Approximation by convolution and cut-off function

Question

let u be a $L^p$-function on the upper half-ball with radius $R$ and center at 0 $B_R^+\subset \mathbb{R}^m_+$ with boundary condition u=g on flat boundary of the half-ball. I construct the following approximation: $$ u^{\varepsilon}(x):=g(x)+\int_{B^+_{\varepsilon}(x)}\zeta(z^m)\cdot (u-g)(z)\cdot \eta_{\varepsilon}(x-z)dz, $$ where $0\leq\zeta\leq1$ is a cut-off function with $\zeta=0$ on $[0,2\varepsilon]$ and $\zeta=1$ on $[3\varepsilon,\infty]$. Now, let $x^m>2\varepsilon$. I want to show that $u^{\varepsilon}$ tends to $u$ for $\varepsilon\searrow0$ for a.e. $x$. My attempt: \begin{align*} \vert u^{\varepsilon}(x)-u(x)\vert&=\bigg\vert g(x)-u(x)+\int_{B^+_{\varepsilon}(x)}\zeta(z^m)\cdot (u-g)(z)\cdot \eta_{\varepsilon}(x-z)dz\bigg\vert\\ &=\bigg\vert\int_{B^+_{\varepsilon}(x)}[\zeta(z^m)\cdot (u-g)(z)-(u-g)(x)]\cdot \eta_{\varepsilon}(x-z)dz\bigg\vert\\ &\leq \Vert \eta\Vert_{\infty}\varepsilon^{-m} \int_{B^+_{\varepsilon}(x)}\vert\zeta(z^m)\cdot (u-g)(z)-(u-g)(x)\vert dz\\ &\leq \Vert \eta\Vert_{\infty}\varepsilon^{-m} \int_{B^+_{\varepsilon}(x)}\vert(\zeta(z^m)-1)\cdot (u-g)(z)\vert dz\\ &\quad+\Vert \eta\Vert_{\infty}\varepsilon^{-m} \int_{B^+_{\varepsilon}(x)}\vert (u-g)(z)-(u-g)(x)\vert dz\\ &\leq \Vert \eta\Vert_{\infty}\varepsilon^{-m} \int_{B^+_{\varepsilon}(x)}\vert\zeta(z^m)-1\vert \vert (u-g)(z)\vert dz\\ &\quad+\Vert \eta\Vert_{\infty}\vert B^+_{1}(0)\vert\dfrac{1}{\vert B^+_{\varepsilon}(x)\vert} \int_{B^+_{\varepsilon}(x)}\vert (u-g)(z)-(u-g)(x)\vert dz \end{align*} For $\varepsilon\searrow0$ the second term tends to 0 due to Lebesgue Differentiation theorem.

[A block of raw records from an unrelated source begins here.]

Context: an optimization exercise on an open-source flow, tuned for a short achievable clock period and few clock cycles. The choices shown serve that exercise and are no tape-out recipe.
In this exercise RTL edits were held to simulation tests only and were not proved equivalent to the original.
Power figures rest on the tool's default switching activity, not on a simulated workload.

==> design/flow/run.sh <==
#!/bin/bash
# synth_recipe.tcl (not shown) runs the flow's synth.tcl, then flattens the netlist and writes it again
# the make line also repeats each setting of config.mk as NAME=value (left out here)
make -C /OpenROAD-flow-scripts/flow DESIGN_CONFIG=/design/flow/config.mk WORK_HOME=/design/flow/orfs CLKGATE_MAP_FILE= SYNTH_SCRIPT=/design/flow/synth_recipe.tcl finish
==> design/flow/constraint.sdc <==
create_clock -name core_clock -period 6.0 [get_ports {CLK}]
set_input_delay 1.2000 -clock core_clock [delete_from_list [all_inputs] [get_ports {CLK}]]
set_output_delay 1.2000 -clock core_clock [all_outputs]
set_load 0.01 [all_outputs]
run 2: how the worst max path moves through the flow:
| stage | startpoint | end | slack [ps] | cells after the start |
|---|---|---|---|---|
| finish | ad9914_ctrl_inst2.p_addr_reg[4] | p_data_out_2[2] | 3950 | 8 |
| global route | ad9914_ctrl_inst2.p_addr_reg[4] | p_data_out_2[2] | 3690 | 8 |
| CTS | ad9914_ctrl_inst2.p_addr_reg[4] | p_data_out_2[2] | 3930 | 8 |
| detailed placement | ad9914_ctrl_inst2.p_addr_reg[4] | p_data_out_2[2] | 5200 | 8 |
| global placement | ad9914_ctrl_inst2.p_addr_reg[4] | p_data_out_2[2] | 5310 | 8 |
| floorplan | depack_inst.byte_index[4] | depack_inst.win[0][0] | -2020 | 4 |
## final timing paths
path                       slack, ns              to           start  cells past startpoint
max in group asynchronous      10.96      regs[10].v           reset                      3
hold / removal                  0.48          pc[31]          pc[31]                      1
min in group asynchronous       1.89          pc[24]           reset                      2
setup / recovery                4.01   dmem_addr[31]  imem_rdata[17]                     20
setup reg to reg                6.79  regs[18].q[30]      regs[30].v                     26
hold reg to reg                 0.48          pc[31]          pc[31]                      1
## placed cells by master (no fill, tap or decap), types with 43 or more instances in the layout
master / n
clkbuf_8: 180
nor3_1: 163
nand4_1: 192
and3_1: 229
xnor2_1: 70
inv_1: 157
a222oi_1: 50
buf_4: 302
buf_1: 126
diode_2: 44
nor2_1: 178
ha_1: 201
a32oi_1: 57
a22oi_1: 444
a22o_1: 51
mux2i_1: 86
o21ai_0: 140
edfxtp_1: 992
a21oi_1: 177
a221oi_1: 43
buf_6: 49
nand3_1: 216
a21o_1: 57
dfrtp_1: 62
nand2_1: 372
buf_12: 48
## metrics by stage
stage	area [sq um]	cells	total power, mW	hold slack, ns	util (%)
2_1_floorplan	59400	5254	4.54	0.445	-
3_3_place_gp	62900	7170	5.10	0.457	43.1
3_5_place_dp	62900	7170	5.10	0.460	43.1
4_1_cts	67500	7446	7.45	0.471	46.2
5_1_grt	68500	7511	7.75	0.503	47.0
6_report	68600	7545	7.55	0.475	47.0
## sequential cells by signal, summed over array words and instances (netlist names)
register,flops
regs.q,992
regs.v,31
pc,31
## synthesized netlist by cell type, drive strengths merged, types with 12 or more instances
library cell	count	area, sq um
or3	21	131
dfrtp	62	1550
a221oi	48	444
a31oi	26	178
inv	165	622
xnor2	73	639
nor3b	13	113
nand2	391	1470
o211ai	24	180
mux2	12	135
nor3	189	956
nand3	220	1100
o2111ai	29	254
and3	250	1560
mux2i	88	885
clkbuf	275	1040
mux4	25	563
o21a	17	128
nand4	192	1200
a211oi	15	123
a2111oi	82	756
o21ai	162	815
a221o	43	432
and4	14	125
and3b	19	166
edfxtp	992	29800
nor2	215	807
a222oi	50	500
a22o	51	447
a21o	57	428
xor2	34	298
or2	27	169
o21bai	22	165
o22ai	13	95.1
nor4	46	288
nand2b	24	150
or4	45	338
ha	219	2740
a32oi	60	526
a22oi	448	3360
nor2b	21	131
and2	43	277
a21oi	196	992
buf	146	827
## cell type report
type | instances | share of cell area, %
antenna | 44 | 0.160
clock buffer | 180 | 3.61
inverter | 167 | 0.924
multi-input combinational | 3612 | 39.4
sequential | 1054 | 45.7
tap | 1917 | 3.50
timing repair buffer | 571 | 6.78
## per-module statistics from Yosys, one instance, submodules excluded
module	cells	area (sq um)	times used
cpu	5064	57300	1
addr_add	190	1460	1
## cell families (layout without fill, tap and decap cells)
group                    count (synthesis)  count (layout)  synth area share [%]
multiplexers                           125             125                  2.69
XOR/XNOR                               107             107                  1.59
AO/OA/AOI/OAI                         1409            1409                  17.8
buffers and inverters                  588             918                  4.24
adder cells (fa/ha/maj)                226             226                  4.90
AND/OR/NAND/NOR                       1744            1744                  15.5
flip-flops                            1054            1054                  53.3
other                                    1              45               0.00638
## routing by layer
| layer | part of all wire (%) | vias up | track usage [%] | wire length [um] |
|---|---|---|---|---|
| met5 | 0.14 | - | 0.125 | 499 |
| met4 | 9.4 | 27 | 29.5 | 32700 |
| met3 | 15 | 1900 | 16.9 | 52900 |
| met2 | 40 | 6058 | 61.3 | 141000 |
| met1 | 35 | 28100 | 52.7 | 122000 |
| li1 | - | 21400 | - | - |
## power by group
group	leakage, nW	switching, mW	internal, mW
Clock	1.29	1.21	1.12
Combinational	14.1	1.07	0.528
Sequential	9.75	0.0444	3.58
What follows belongs to an exercise in optimizing a design on an open flow for small area; a production flow would make more cautious choices.
In this exercise RTL edits were held to simulation tests only and were not proved equivalent to the original.
Power figures rest on the tool's default switching activity, not on a simulated workload.

==> garnet <==
Design pid_periph, start of the top module:
module pid_periph (
    input  wire        clk,
    input  wire        rst,             
    input  wire [7:0]  AWADDR,
    input  wire        AWVALID,
    output wire        AWREADY,
    input  wire [31:0] WDATA,
    input  wire [3:0]  WSTRB,
    input  wire        WVALID,
    output wire        WREADY,
    output wire [1:0]  BRESP,
    output wire        BVALID,
    input  wire        BREADY,
    input  wire [7:0]  ARADDR,
    input  wire        ARVALID,
    output wire        ARREADY,
    output wire [31:0] RDATA,
    output wire [1:0]  RRESP,
    output wire        RVALID,
    input  wire        RREADY,
    output wire [31:0] mac_sub_a,
    output wire [31:0] mac_sub_b,
    output wire [31:0] mac_sub_c,
    output wire [31:0] mac_add_a,
    output wire [31:0] mac_add_b,
    output wire [31:0] mac_add_c,
    output wire [31:0] mul_a,
    output wire [31:0] mul_b,
    output wire [31:0] add_a,
    output wire [31:0] add_b,
    output wire [31:0] sub_a,
    output wire [31:0] sub_b,
    output wire [16:0] fpu_ctrl,
    input  wire [31:0] mac_sub_r,
    input  wire [31:0] mac_add_r,
    input  wire [31:0] mul_r,
    input  wire [31:0] add_r,
    input  wire [31:0] sub_r,
    input  wire [16:0] fpu_status,
    input  wire        A1,
    input  wire        B1,
    input  wire        A2,
    input  wire        B2,
    output wire        Dir_A,
    output wire        Dir_B,
    output wire        PWM_Out,
    output wire [31:0] addrb,
    output wire [31:0] dinb,
    input  wire [31:0] doutb,
    output wire        enb,
    output wire        rstb,
    output wire [3:0]  web,
    output wire [15:0] led
);
==> module custom_bram_controller, before the edit <==
module custom_bram_controller (
    input  wire        clk,
    input  wire        rst,
    output wire        enb,
    output wire        capture,     
    output wire [31:0] addrb,
    output wire [31:0] dinb,
    output wire [3:0]  web,
    output wire        rstb
);
    reg [4:0] ring;
    always @(posedge clk) begin
        if (rst)
            ring <= 5'd0;
        else
            ring <= {ring[3:0], ~(ring[4] | ring[3])};
    end
    assign enb     = ring[1] & ~ring[2];
    assign capture = ring[1] & ~ring[2];
    assign addrb   = 32'd0;
    assign dinb    = 32'd0;
    assign web     = 4'd0;
    assign rstb    = rst;
endmodule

What about the first term? How can i argue that this converges also to 0?

Answer 1

If $u$ is just an $L^p$ function, then it is defined up to sets of Lebesgue measure zero, so specifying $u=g$ on the flat part of the semi-ball does not mean anything. You will not be able to make the first term converge. Lebesgue differentiation theorem is for every point up to a set of Lebesgue measure zero. What you need is $u$ to be in some Sobolev space and then use the theory of traces.